**What to do**. Go through the entries below and pick out every line with "assign".

**Provided material**.
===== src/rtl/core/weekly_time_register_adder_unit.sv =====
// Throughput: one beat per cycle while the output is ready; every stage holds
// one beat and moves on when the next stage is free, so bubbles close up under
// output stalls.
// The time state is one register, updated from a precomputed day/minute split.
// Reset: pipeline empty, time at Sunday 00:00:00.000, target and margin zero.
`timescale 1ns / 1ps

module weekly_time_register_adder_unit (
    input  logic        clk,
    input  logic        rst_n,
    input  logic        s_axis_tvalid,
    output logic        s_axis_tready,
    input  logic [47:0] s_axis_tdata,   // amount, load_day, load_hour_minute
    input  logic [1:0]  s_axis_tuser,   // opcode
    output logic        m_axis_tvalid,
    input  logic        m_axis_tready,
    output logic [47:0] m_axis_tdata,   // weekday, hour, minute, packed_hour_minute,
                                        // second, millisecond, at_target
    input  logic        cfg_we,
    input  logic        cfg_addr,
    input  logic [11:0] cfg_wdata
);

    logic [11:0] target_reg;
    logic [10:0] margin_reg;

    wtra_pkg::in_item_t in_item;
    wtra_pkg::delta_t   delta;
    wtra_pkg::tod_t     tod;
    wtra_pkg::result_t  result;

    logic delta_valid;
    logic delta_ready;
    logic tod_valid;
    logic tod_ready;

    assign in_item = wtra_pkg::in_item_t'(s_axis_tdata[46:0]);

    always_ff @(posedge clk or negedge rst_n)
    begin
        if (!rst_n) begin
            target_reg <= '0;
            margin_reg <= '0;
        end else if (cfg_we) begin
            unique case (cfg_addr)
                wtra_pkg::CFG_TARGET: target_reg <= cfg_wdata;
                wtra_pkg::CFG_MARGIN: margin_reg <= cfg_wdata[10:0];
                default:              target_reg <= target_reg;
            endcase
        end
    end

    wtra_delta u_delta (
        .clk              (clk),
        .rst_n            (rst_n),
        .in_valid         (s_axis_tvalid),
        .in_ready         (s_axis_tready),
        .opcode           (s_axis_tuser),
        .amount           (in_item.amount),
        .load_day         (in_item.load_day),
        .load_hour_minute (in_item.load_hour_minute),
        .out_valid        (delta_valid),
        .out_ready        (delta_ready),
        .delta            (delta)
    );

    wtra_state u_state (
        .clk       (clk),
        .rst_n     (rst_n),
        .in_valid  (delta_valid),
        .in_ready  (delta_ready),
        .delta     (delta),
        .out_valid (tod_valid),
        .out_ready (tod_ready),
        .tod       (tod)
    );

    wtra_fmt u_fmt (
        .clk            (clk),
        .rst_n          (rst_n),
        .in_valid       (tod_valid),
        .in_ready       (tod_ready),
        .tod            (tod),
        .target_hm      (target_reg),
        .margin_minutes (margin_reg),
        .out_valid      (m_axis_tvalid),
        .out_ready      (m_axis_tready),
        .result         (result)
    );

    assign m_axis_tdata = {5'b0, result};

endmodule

**Answer for this exercise**.
    assign in_item = wtra_pkg::in_item_t'(s_axis_tdata[46:0]);
    assign m_axis_tdata = {5'b0, result};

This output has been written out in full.